First calculate the standard deviation of the sample, using $\begin{align*}\sigma_{\overline{x}}=\frac{\sigma}{\sqrt{n}}\end{align*}$ :
::首先计算样本的标准偏差, 使用 x n 计算 :

\begin{aligned} σ_{\bar{x}} & = \frac{1}{\sqrt{64}} \\ σ_{\bar{x}} & = 0.125 \end{aligned}

$\begin{align*}\sigma_{\overline{x}} &=\frac{1}{\sqrt{64}} \\ \sigma_{\overline{x}} &=0.125\end{align*}$
::======================================================================================================================================= ================================================================================== ============================================================================================================================================================================================================

Since the sample is normally distributed, according to the CLT, we can use the standard deviation of the sample to calculate the z -score of the minimum value in the relevant range, 0.80 hrs:
::由于样本通常分布,根据CLT,我们可以使用样本的标准偏差来计算相关范围0.80小时最低值的z分:

\begin{aligned} Z = \frac{0.80 - 1}{0.125} = - 1.60 \end{aligned}

$\begin{align*}Z=\frac{0.80-1}{0.125}=-1.60\end{align*}$
::0.80-10.10.125 1.60

Finally, we use the z -score probability reference above to correlate the z -score of -1.60 to the probability of a value greater than that
::最后,我们使用上面提到的z-z-scolor 概率参考值,将z-1.60 的z-scor 与值大于 -1.60 的概率联系起来。

\begin{aligned} P (Z \geq - 1.6) = .9452 o r 94.52 % \end{aligned}

$\begin{align*}P(Z \ge - 1.6)=.9452 \ or \ 94.52 \%\end{align*}$
::P(1.6)=.9452或94.52%

Real-World Application: Online Auctions
::真实世界应用程序:在线拍卖

Evan price-checked 123 online auction sellers to record their average asking price for his favorite game. According to a major nation price-checking site, the national average online auction cost for the game is $35.00 with a standard deviation of $3.00. Evan found the prices less than $34.86 on average. How likely is this result?
::Evan价格检查了123个在线拍卖卖主,记录了他们为他最喜欢的游戏平均索价。根据一个主要的国家物价检查网站,该游戏的全国平均在线拍卖成本为35美元,标准偏差为3.00美元。 Evan发现平均价格低于34.86美元。结果如何?

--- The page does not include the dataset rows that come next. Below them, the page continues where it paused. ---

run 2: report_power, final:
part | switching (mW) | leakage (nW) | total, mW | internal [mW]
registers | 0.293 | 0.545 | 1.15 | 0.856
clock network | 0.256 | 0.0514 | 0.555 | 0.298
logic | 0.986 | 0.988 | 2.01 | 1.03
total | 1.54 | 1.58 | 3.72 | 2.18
==> config.mk <==
export PLATFORM = sky130hd
export DESIGN_NAME = time_of_day_clock
export DESIGN_NICKNAME = d
export VERILOG_FILES = /design/src/rtl/time_of_day_clock.sv
export SDC_FILE = /design/constraint.sdc
export NUM_CORES = 1
export LEC_CHECK = 0
export ABC_CLOCK_PERIOD_IN_PS = 2700
export CAP_MARGIN = 30
export CORE_MARGIN = 5
export CORE_UTILIZATION = 46
export CTS_CLUSTER_DIAMETER = 60
export DETAILED_ROUTE_END_ITERATION = 6
export PLACE_DENSITY_LB_ADDON = 0.1
export SLEW_MARGIN = 30
export SYNTH_ARGS = -nofsm -noshare
export SYNTH_HDL_FRONTEND = slang
export SYNTH_SLANG_ARGS = --single-unit
==> constraint.sdc <==
create_clock -name clk -period 2.7 [get_ports clk]
set_input_delay 0.54 -clock clk [delete_from_list [all_inputs] [get_ports clk]]
set_output_delay 0.54 -clock clk [all_outputs]
set_load 0.01 [all_outputs]
**src/rtl/mem_pkg.sv**
```systemverilog
`default_nettype none
// ============================================================================
// Module  : mem_pkg
// Purpose : Shared types and constants for the memory arbiter. It holds the
//           transfer size codes, the arbiter FSM states, the requester
//           indices, the pending-request record and the round-robin helper.
// Ports   : none (package)
// Revision: 1.0 - initial release
// ============================================================================
package mem_pkg;

    // Transfer size codes. SZ_NONE on a request input means "no request".
    typedef enum logic [1:0] {
        SZ_NONE = 2'd0,
        SZ_BYTE = 2'd1,
        SZ_HALF = 2'd2,
        SZ_WORD = 2'd3
    } size_e;

    // Arbiter FSM states.
    typedef enum logic [1:0] {
        IDLE   = 2'd0,
        ACCESS = 2'd1,
        RDATA  = 2'd2,
        RESP   = 2'd3
    } state_e;

    // Requester indices, in round-robin order.
    localparam logic [1:0] C_REQ_CPU_RD = 2'd0;
    localparam logic [1:0] C_REQ_CPU_WR = 2'd1;
    localparam logic [1:0] C_REQ_DMA    = 2'd2;
    localparam int         C_NUM_REQ    = 3;

    // One captured request: full byte address, right-aligned data, size, direction.
    typedef struct packed {
        logic [31:0] addr;
        logic [31:0] data;
        logic [1:0]  size;
        logic        we;
    } req_t;

    // Next requester index in the cyclic order 0 -> 1 -> 2 -> 0.
    function automatic logic [1:0] rr_next(input logic [1:0] idx);
        return (idx == C_REQ_DMA) ? C_REQ_CPU_RD : idx + 2'd1;
    endfunction

endpackage
`default_nettype wire

```
**src/rtl/mem_lane_fmt.sv**
```systemverilog
`default_nettype none
// ============================================================================
// Module  : mem_lane_fmt
// Purpose : Combinational byte-lane formatter for a 32-bit RAM word.
//           Produces the byte enables, the replicated write data, the
//           right-aligned zero-extended read lane and the misalign flag.
//           Misaligned half/word accesses use the aligned-down lanes.
// Ports   : i_addr_lo  - byte address bits [1:0]
//           i_size     - size code (SZ_BYTE / SZ_HALF / SZ_WORD)
//           i_wdata    - right-aligned write data
//           i_rdata    - raw RAM read word
//           o_be       - RAM byte enables
//           o_wdata    - write data replicated across lanes
//           o_rdata    - selected read lane, zero-extended
//           o_misalign - access not naturally aligned for its size
// Revision: 1.0 - initial release
// ============================================================================
module mem_lane_fmt
    import mem_pkg::*;
(
    input  logic [1:0]  i_addr_lo,
    input  logic [1:0]  i_size,
    input  logic [31:0] i_wdata,
    input  logic [31:0] i_rdata,
    output logic [3:0]  o_be,
    output logic [31:0] o_wdata,
    output logic [31:0] o_rdata,
    output logic        o_misalign
);

    always_comb begin
        o_be       = 4'b0000;
        o_wdata    = i_wdata;
        o_rdata    = 32'h0;
        o_misalign = 1'b0;
        case (i_size)
            SZ_BYTE: begin
                o_be    = 4'b0001 << i_addr_lo;
                o_wdata = {4{i_wdata[7:0]}};
                case (i_addr_lo)
                    2'd0:    o_rdata = {24'h0, i_rdata[7:0]};
                    2'd1:    o_rdata = {24'h0, i_rdata[15:8]};
                    2'd2:    o_rdata = {24'h0, i_rdata[23:16]};
                    default: o_rdata = {24'h0, i_rdata[31:24]};
                endcase
            end
            SZ_HALF: begin
                // Only addr[1] picks the half; addr[0] is ignored (aligned down).
                o_be       = i_addr_lo[1] ? 4'b1100 : 4'b0011;
                o_wdata    = {2{i_wdata[15:0]}};
                o_rdata    = i_addr_lo[1] ? {16'h0, i_rdata[31:16]} : {16'h0, i_rdata[15:0]};
                o_misalign = i_addr_lo[0];
            end
            SZ_WORD: begin
                o_be       = 4'b1111;
                o_wdata    = i_wdata;
                o_rdata    = i_rdata;
                o_misalign = |i_addr_lo;
            end
            default: begin
                o_be = 4'b0000;
            end
        endcase
    end

endmodule
`default_nettype wire

```
**src/rtl/mem_arbiter.sv**
```systemverilog
`default_nettype none
// ============================================================================
// Module  : mem_arbiter
// Purpose : Round-robin arbiter that shares one single-port 32-bit RAM
//           between a CPU read port, a CPU write port and a DMA port. Each
//           requester has a one-deep pending slot. Accesses run through
//           IDLE -> ACCESS -> (RDATA) -> RESP.
// Ports   : clk, reset                      - clock, sync active-high reset
//           c_in_addr/c_in_sig_read         - CPU read request
//           c_in_ready/c_in_data            - CPU read completion / data
//           c_out_addr/c_out_data/
//           c_out_sig_write                 - CPU write request
//           c_out_ready                     - CPU write completion
//           d_addr/d_wdata/d_sig/d_we       - DMA request
//           d_ready/d_rdata                 - DMA completion / read data
//           ram_en/ram_we/ram_be/
//           ram_addr/ram_wdata/ram_rdata    - single-port RAM interface
//           misalign/overflow               - one-cycle error pulses
// Revision: 1.0 - initial release
// ============================================================================
module mem_arbiter
    import mem_pkg::*;
#(
    parameter int RAM_AW = 14
) (
    input  logic              clk,
    input  logic              reset,
    input  logic [31:0]       c_in_addr,
    input  logic [1:0]        c_in_sig_read,
    output logic              c_in_ready,
    output logic [31:0]       c_in_data,
    input  logic [31:0]       c_out_addr,
    input  logic [31:0]       c_out_data,
    input  logic [1:0]        c_out_sig_write,
    output logic              c_out_ready,
    input  logic [31:0]       d_addr,
    input  logic [31:0]       d_wdata,
    input  logic [1:0]        d_sig,
    input  logic              d_we,
    output logic              d_ready,
    output logic [31:0]       d_rdata,
    output logic              ram_en,
    output logic              ram_we,
    output logic [3:0]        ram_be,
    output logic [RAM_AW-1:0] ram_addr,
    output logic [31:0]       ram_wdata,
    input  logic [31:0]       ram_rdata,
    output logic              misalign,
    output logic              overflow
);

    state_e      r_state;
    state_e      w_state_nxt;
    req_t        r_slot [0:C_NUM_REQ-1];
    logic [2:0]  r_pend;
    logic [1:0]  r_last;
    req_t        r_cur;
    logic [1:0]  r_cur_idx;
    logic [31:0] r_rdata;
    logic        r_overflow;

    req_t        w_in [0:C_NUM_REQ-1];
    logic [2:0]  w_sig_valid;
    logic        w_grant;
    logic [1:0]  w_grant_idx;
    logic [2:0]  w_grant_mask;
    logic [1:0]  w_c1;
    logic [1:0]  w_c2;
    logic [1:0]  w_c3;
    logic [3:0]  w_be;
    logic [31:0] w_wdata_rep;
    logic [31:0] w_rdata_ext;
    logic        w_misalign;
    logic        w_unused_addr_hi;

    // Address bits above the RAM window are deliberately dropped (wrap).
    assign w_unused_addr_hi = ^r_cur.addr[31:RAM_AW+2];

    // Normalise the three request ports into common records.
    always_comb begin
        w_in[C_REQ_CPU_RD] = '{addr: c_in_addr,  data: 32'h0,      size: c_in_sig_read,   we: 1'b0};
        w_in[C_REQ_CPU_WR] = '{addr: c_out_addr, data: c_out_data, size: c_out_sig_write, we: 1'b1};
        w_in[C_REQ_DMA]    = '{addr: d_addr,     data: d_wdata,    size: d_sig,           we: d_we};
        w_sig_valid        = {|d_sig, |c_out_sig_write, |c_in_sig_read};
    end

    // Round-robin pick: search starts just after the last granted index.
    always_comb begin
        w_c1 = rr_next(r_last);
        w_c2 = rr_next(w_c1);
        w_c3 = rr_next(w_c2);
        w_grant = (r_state == IDLE) && (|r_pend);
        if (r_pend[w_c1]) begin
            w_grant_idx = w_c1;
        end else if (r_pend[w_c2]) begin
            w_grant_idx = w_c2;
        end else begin
            w_grant_idx = w_c3;
        end
        w_grant_mask = w_grant ? (3'b001 << w_grant_idx) : 3'b000;
    end

    // Pending slots. A pulse into a busy slot is dropped unless that slot is
    // being granted in the same cycle, in which case the new pulse refills it.
    always_ff @(posedge clk) begin
        if (reset) begin
            r_pend     <= 3'b000;
            r_overflow <= 1'b0;
            for (int i = 0; i < C_NUM_REQ; i++) begin
                r_slot[i] <= '0;
            end
        end else begin
            r_overflow <= |(w_sig_valid & r_pend & ~w_grant_mask);
            for (int i = 0; i < C_NUM_REQ; i++) begin
                if (w_sig_valid[i] && (!r_pend[i] || w_grant_mask[i])) begin
                    r_pend[i] <= 1'b1;
                    r_slot[i] <= w_in[i];
                end else if (w_grant_mask[i]) begin
                    r_pend[i] <= 1'b0;
                end
            end
        end
    end

    // Granted request and round-robin pointer.
    always_ff @(posedge clk) begin
        if (reset) begin
            r_cur     <= '0;
            r_cur_idx <= C_REQ_CPU_RD;
            r_last    <= C_REQ_DMA;
        end else if (w_grant) begin
            r_cur     <= r_slot[w_grant_idx];
            r_cur_idx <= w_grant_idx;
            r_last    <= w_grant_idx;
        end
    end

    // Shared read-data register; holds its value between reads.
    always_ff @(posedge clk) begin
        if (reset) begin
            r_rdata <= 32'h0;
        end else if (r_state == RDATA) begin
            r_rdata <= w_rdata_ext;
        end
    end

    always_ff @(posedge clk) begin
        if (reset) begin
            r_state <= IDLE;
        end else begin
            r_state <= w_state_nxt;
        end
    end

    mem_lane_fmt u_lane_fmt (
        .i_addr_lo  (r_cur.addr[1:0]),
        .i_size     (r_cur.size),
        .i_wdata    (r_cur.data),
        .i_rdata    (ram_rdata),
        .o_be       (w_be),
        .o_wdata    (w_wdata_rep),
        .o_rdata    (w_rdata_ext),
        .o_misalign (w_misalign)
    );

    // Next state and state-decoded outputs.
    always_comb begin
        w_state_nxt = r_state;
        ram_en      = 1'b0;
        ram_we      = 1'b0;
        ram_be      = 4'b0000;
        ram_addr    = '0;
        ram_wdata   = 32'h0;
        misalign    = 1'b0;
        c_in_ready  = 1'b0;
        c_out_ready = 1'b0;
        d_ready     = 1'b0;
        case (r_state)
            IDLE: begin
                if (|r_pend) begin
                    w_state_nxt = ACCESS;
                end
            end
            ACCESS: begin
                ram_en      = 1'b1;
                ram_we      = r_cur.we;
                ram_be      = w_be;
                ram_addr    = r_cur.addr[RAM_AW+1:2];
                ram_wdata   = w_wdata_rep;
                misalign    = w_misalign;
                w_state_nxt = r_cur.we ? RESP : RDATA;
            end
            RDATA: begin
                w_state_nxt = RESP;
            end
            RESP: begin
                c_in_ready  = (r_cur_idx == C_REQ_CPU_RD);
                c_out_ready = (r_cur_idx == C_REQ_CPU_WR);
                d_ready     = (r_cur_idx == C_REQ_DMA);
                w_state_nxt = IDLE;
            end
            default: begin
                w_state_nxt = IDLE;
            end
        endcase
    end

    assign c_in_data = r_rdata;
    assign d_rdata   = r_rdata;
    assign overflow  = r_overflow;

endmodule
`default_nettype wire

```
**config.mk**
```make
export PLATFORM = sky130hd
export DESIGN_NAME = mem_arbiter
export DESIGN_NICKNAME = d
export VERILOG_FILES = /design/src/rtl/mem_pkg.sv /design/src/rtl/mem_lane_fmt.sv /design/src/rtl/mem_arbiter.sv
export SDC_FILE = /design/constraint.sdc
export NUM_CORES = 1
export LEC_CHECK = 0
export CAP_MARGIN = 40
export CORE_MARGIN = 3
export CORE_UTILIZATION = 50
export CTS_CLUSTER_SIZE = 16
export DETAILED_ROUTE_END_ITERATION = 12
export PLACE_DENSITY = 0.81
export SYNTH_ARGS = -nofsm -noshare
export SYNTH_HDL_FRONTEND = slang
export SYNTH_HIERARCHICAL = 1
export SYNTH_SLANG_ARGS = --single-unit
```
**constraint.sdc**
```tcl
create_clock -name clk -period 6.7 [get_ports clk]
set_input_delay 1.34 -clock clk [delete_from_list [all_inputs] [get_ports clk]]
set_output_delay 1.34 -clock clk [all_outputs]
set_load 0.03 [all_outputs]
```
==> results of run 1 <==
-- metrics by stage --
step / instances / hold slack [ns]
final: 1614 / 0.481
after global routing: 1614 / 0.497
after CTS: 1613 / 0.484
after detailed placement: 1571 / 0.468
after global placement: 1562 / 0.458
after floorplan: 1144 / 0.454
-- final timing paths --
| check | cells past startpoint | slack, ns | from | to |
|---|---|---|---|---|
| worst max-delay path | 7 | 2.24 | r_cur[1]$_SDFFE_PP0P_ | ram_wdata[8] |
| worst min-delay path | 2 | 0.48 | r_slot[2][37]$_SDFFCE_PN0P_ | r_cur[37]$_SDFFE_PP0P_ |
| worst max register to register | 8 | 2.94 | r_state[1]$_SDFFE_PP0P_ | r_slot[2][24]$_SDFFCE_PN0P_ |
| worst min register to register | 2 | 0.48 | r_slot[2][37]$_SDFFCE_PN0P_ | r_cur[37]$_SDFFE_PP0P_ |
-- registers in the layout (all words and copies together) (netlist names) --
signal / flops
r_state: 2
overflow: 1
r_cur_idx: 1
c_in_data: 32
r_pend: 3
r_last: 2
r_cur: 51
r_slot: 120
-- cell type report --
class / count / area share [%]
Clock buffer: 32 / 4.18
Tap cell: 280 / 2.41
Sequential cell: 212 / 37.4
Clock inverter: 10 / 0.954
Inverter: 18 / 0.481
Multi-Input combinational cell: 764 / 33.5
Timing Repair Buffer: 298 / 21.1
-- critical path, delay by kind of cell (launching register included) --
family,cells,cell delay (ns)
buffers and inverters,3,1.11
and+or+nand+nor,2,0.52
adders and majority gates,1,0.40
DFF,1,0.35
AOI/OAI and AO/OA,1,0.22
-- logic make-up (layout without fill, tap and decap cells) --
group | after synthesis | in the layout
buffers and inverters | 168 | 358
adders and majority gates | 9 | 9
AOI/OAI and AO/OA | 332 | 332
and+or+nand+nor | 341 | 341
DFF | 212 | 212
muxes | 82 | 82
-- power by group through the flow --
stage          combinational [W]  clock, W  sequential (W)
2_1_floorplan            0.00120         0         0.00176
3_3_place_gp             0.00161         0         0.00179
3_5_place_dp             0.00171         0         0.00180
4_1_cts                  0.00172   0.00129         0.00178
5_1_grt                  0.00187   0.00134         0.00180
6_report                 0.00175   0.00127         0.00178
-- synthesized netlist by cell type, types with 2 or more instances --
| cell type | n | area, um^2 |
|---|---|---|
| nor3_1 | 2 | 10.0 |
| mux2_2 | 15 | 169 |
| nor2_2 | 2 | 12.5 |
| or2_2 | 2 | 12.5 |
| a22o_1 | 9 | 78.8 |
| inv_2 | 2 | 7.51 |
| clkbuf_1 | 51 | 191 |
| nand2b_1 | 5 | 31.3 |
| mux2_1 | 27 | 304 |
| o22ai_2 | 2 | 25.0 |
| a21oi_1 | 178 | 891 |
| o211ai_2 | 10 | 125 |
| a22oi_1 | 60 | 450 |
| nor2b_1 | 4 | 25.0 |
| mux2_4 | 8 | 120 |
| o21ai_0 | 2 | 10.0 |
| nor3b_1 | 2 | 15.0 |
| o22ai_1 | 8 | 50.1 |
| buf_1 | 4 | 15.0 |
| a22oi_2 | 10 | 125 |
| nand3_1 | 53 | 265 |
| o21ai_1 | 3 | 15.0 |
| dfxtp_1 | 92 | 1840 |
| o211ai_1 | 8 | 60.1 |
| ha_1 | 9 | 113 |
| buf_4 | 45 | 338 |
| a221oi_1 | 2 | 17.5 |
| edfxtp_1 | 120 | 3600 |
| mux2i_1 | 32 | 320 |
| buf_2 | 37 | 185 |
| and2_1 | 72 | 450 |
| nor2_1 | 58 | 218 |
| inv_1 | 16 | 60.1 |
| buf_6 | 12 | 135 |
| a32oi_1 | 33 | 289 |
| nand2_1 | 135 | 507 |
-- metal layers --
layer	track usage [%]	wire length, um	up-vias
met5	0	0	-
met4	9.92	1250	0
met3	3.94	2540	77
met2	44.4	16100	520
met1	32.4	12800	4526
li1	-	-	4448
==> impl_metrics.json, run 1 <==
{
  "fmax_mhz": 224,
  "die_y_um": 156,
  "internal-power_w": 0.00305,
  "synth_compound_area_share_pct": 19.9,
  "place_hpwl_um": 21700,
  "regArea_um2": 5450,
  "swShare_pct": 36.4,
  "muxShareOfSynthArea_pct": 8.13,
  "multi_input_area_um2": 4880,
  "rsz0062_at_grt": "no",
  "rows": 54,
  "synthCells": 1144,
  "wl_per_cell_um": 20.2,
  "setup_viol": 0,
  "worst_pin_slew_ns": 0.937,
  "core-area_um2": 22000,
  "critPathCaptureType": "primary output",
  "die-area_um2": 24300,
  "power_w": 0.00480,
  "vdd_drop_max_uv": 215,
  "postRouteAntennaNets": 0,
  "post-place-ws_ns": 2.79,
  "cts_resized": 0,
  "final_common_cell": "clkdlybuf4s50_1",
  "critPathKind": "reg2out",
  "p_seq_share_pct": 37.1,
  "grt_usage_pct": 25.7,
  "ys_seq_area_share_pct": 48.4,
  "syn_area_per_cell_um2": 9.83,
  "numCtsBuffers": 23,
  "start_util_pct": 51.2,
  "power.density_nw_per_um2": 330,
  "outcome": "finished, final reports clean",
  "netlist_area_um2": 11200,
  "required_ns": 5.36,
  "drcViolationCount": 0,
  "placed_area_um2": 13800,
  "drive_gt1_share_pct": 8.85,
  "area_growth_pct": 29.6,
  "grt_pass1_wl_um": 50000,
  "synth_top_family_by_area": "compound AO/OA/AOI/OAI gates",
  "cp_slowest_cell": "clkdlybuf4s50_1",
  "yosys_register_bits": 212,
  "synth_fa_ha_area_share_pct": 1.00,
  "start_kind": "flop",
  "power_frac_clock_pct": 26.5,
  "hold_viol_final": 0,
  "cts.sinks": 212,
  "synth-simple-area-share_pct": 14.2,
  "fin_util_pct": 66.3,
  "path_clk_slew_ns": 0.06,
  "path_cells": "inv_1 -> ha_1 -> buf_4 -> nand2b_1 -> a22o_1 -> and2_1 -> clkdlybuf4s50_1",
  "numPortBuffers": 273,
  "period_needed_ns": 4.46,
  "p_sw_w": 0.00175,
  "drt_iter0_markers": 820,
  "tritoncts": "yes",
  "hold_path_class": "reg2reg",
  "antenna_found_initial": 0,
  "grt_max_degree": 108,
  "final_cell_area_um2": 14600,
  "htree_levels": 1,
  "cts_setup_buffers": 0,
  "synth_fp_nets": 1354,
  "gr-total-overflow": 0,
  "path_max_fanout": 21,
  "cap_violations": 0,
  "boundaryPins": 322,
  "clock-root-buffer": "clkbuf_16",
  "fillCellCount": 1714,
  "power_frac_comb_pct": 36.4,
  "yosysWarnings": 6,
  "final_cell_mix": "272 x clkdlybuf4s50_1, 178 x a21oi_1, 133 x nand2_1, 120 x edfxtp_1, 92 x dfxtp_1",
  "viasPerCell": 5.93,
  "slowest_delay_ns": 0.66,
  "num_antenna_cells": 0,
  "yosys.area_share.xor_xnor_pct": 0,
  "fin_nets": 1527,
  "slew_headroom_pct": 37.6,
  "die_w_um": 156,
  "first_global_vias": 9246,
  "arrival_ns": 3.12,
  "wl_um": 32700,
  "synth_cell_type_count": 50,
  "tns_ns": 0,
  "period_share_pct": 66.5,
  "p_leak_nw": 5.26,
  "synthFlopType": "edfxtp_1",
  "clock_path_buffers": 3,
  "async_reset_ff_share_pct": 0,
  "ctsHoldBuffers": 0,
  "fin_skew_ns": 0.00654,
  "gp_congestion": 0.831,
  "synth_edf_count": 120,
  "clock_latency_ns": 0.52,
  "finalMaxSlewViolations": 0,
  "fin_ws_ns": 2.24,
  "firstDrtPassIters": 5,
  "vias": 9571
}
(Power assumes the default switching activity.)
==> run 2, diff against run 1 <==
--- a/config.mk
+++ b/config.mk
@@ -7,10 +7,10 @@
 export LEC_CHECK = 0
 export CAP_MARGIN = 40
 export CORE_MARGIN = 3
-export CORE_UTILIZATION = 50
+export CORE_UTILIZATION = 49
 export CTS_CLUSTER_SIZE = 16
 export DETAILED_ROUTE_END_ITERATION = 12
-export PLACE_DENSITY = 0.81
+export PLACE_DENSITY = 0.8
 export SYNTH_ARGS = -nofsm -noshare
 export SYNTH_HDL_FRONTEND = slang
 export SYNTH_HIERARCHICAL = 1
==> constraint.sdc (replaced) <==
create_clock -name clk -period 4.45 [get_ports clk]
set_input_delay 0.89 -clock clk [delete_from_list [all_inputs] [get_ports clk]]
set_output_delay 0.89 -clock clk [all_outputs]
set_load 0.03 [all_outputs]
==> run 2 against run 1 <==
Clock skew rose by 0.0073 ns. Die area rose by 2.0%. Largest cell class unchanged. Count of clock-buffer cells in the layout fell by 3. Flip-flop and latch count did not move. Via count barely moved. Critical path depth did not move. Sequential share of layout area rose by 0.10 points. Largest power group unchanged. Register-to-register slack got worse by 1.5 ns. Global-route usage fell by 0.41 points. Worst setup slack got worse by 1.7 ns. Sequential power rose by 51%.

Since there are more than 30 samples $\begin{align*}(123 > 30)\end{align*}$ , we can apply the CLT theorem and treat the sample as a normal distribution.
::由于有30多个样本(123>30),我们可以应用CLT定理并将样本作为正常分布处理。

The standard deviation of the sample is: $\begin{align*}\sigma_{\overline{x}}=\frac{3}{\sqrt{123}}=\frac{3}{11.09}=.27\end{align*}$
::样本的标准偏差是: x 3123=311.09=27。

The z -score for Evan’s price point of $34.86 is:
::Evan的价格点为34.86美元,兹记是:

\begin{aligned} Z = \frac{34.86 - 35}{.27} = \frac{- .14}{.27} = - 0.518 \end{aligned}

$\begin{align*}Z=\frac{34.86-35}{.27}=\frac{-.14}{.27}=-0.518\end{align*}$
::34.86-35.27 14.27 0.518

Consulting the z -score probability table, we learn that the area under the normal curve less than 0.52 is .3015 or 30.15%
::参考z-C-C-概率表,我们了解到,正常曲线下低于0.52的面积为0.3015或30.15%。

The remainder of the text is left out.